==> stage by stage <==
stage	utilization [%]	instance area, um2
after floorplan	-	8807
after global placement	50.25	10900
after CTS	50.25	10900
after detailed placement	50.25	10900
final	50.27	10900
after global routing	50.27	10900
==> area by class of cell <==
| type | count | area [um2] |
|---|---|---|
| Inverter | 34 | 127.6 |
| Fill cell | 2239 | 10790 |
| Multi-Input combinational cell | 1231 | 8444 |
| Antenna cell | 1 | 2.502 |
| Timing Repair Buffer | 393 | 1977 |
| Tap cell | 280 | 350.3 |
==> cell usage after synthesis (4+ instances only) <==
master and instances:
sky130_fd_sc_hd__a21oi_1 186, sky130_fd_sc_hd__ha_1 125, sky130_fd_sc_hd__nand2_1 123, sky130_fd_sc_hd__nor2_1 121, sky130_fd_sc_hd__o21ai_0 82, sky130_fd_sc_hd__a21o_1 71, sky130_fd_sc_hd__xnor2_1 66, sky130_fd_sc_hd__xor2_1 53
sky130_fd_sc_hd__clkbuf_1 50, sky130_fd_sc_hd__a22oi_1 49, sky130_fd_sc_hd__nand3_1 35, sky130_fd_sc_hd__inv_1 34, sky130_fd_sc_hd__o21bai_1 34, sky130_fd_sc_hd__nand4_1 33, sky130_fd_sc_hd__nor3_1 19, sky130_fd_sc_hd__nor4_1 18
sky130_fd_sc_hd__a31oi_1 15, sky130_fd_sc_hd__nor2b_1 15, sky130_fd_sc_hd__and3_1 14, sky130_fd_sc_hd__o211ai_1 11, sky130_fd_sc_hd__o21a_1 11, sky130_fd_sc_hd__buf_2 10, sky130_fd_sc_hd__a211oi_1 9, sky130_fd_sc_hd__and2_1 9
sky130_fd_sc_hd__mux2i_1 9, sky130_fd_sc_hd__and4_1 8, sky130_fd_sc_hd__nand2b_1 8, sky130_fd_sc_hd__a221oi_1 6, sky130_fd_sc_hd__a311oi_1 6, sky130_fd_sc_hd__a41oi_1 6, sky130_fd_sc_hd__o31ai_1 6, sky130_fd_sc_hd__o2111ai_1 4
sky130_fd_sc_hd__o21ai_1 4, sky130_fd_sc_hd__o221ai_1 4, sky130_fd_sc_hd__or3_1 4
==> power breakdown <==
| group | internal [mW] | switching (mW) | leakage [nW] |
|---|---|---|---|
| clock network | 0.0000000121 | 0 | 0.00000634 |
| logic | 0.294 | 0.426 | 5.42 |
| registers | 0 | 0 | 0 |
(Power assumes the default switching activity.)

+++

Of the lines above, retype only those from the line containing "1231 | 8444 |" through the line containing "sky130_fd_sc_hd__clkbuf_1 50, sky130_fd_sc_hd__a22oi_1", including both, exactly.

| Multi-Input combinational cell | 1231 | 8444 |
| Antenna cell | 1 | 2.502 |
| Timing Repair Buffer | 393 | 1977 |
| Tap cell | 280 | 350.3 |
==> cell usage after synthesis (4+ instances only) <==
master and instances:
sky130_fd_sc_hd__a21oi_1 186, sky130_fd_sc_hd__ha_1 125, sky130_fd_sc_hd__nand2_1 123, sky130_fd_sc_hd__nor2_1 121, sky130_fd_sc_hd__o21ai_0 82, sky130_fd_sc_hd__a21o_1 71, sky130_fd_sc_hd__xnor2_1 66, sky130_fd_sc_hd__xor2_1 53
sky130_fd_sc_hd__clkbuf_1 50, sky130_fd_sc_hd__a22oi_1 49, sky130_fd_sc_hd__nand3_1 35, sky130_fd_sc_hd__inv_1 34, sky130_fd_sc_hd__o21bai_1 34, sky130_fd_sc_hd__nand4_1 33, sky130_fd_sc_hd__nor3_1 19, sky130_fd_sc_hd__nor4_1 18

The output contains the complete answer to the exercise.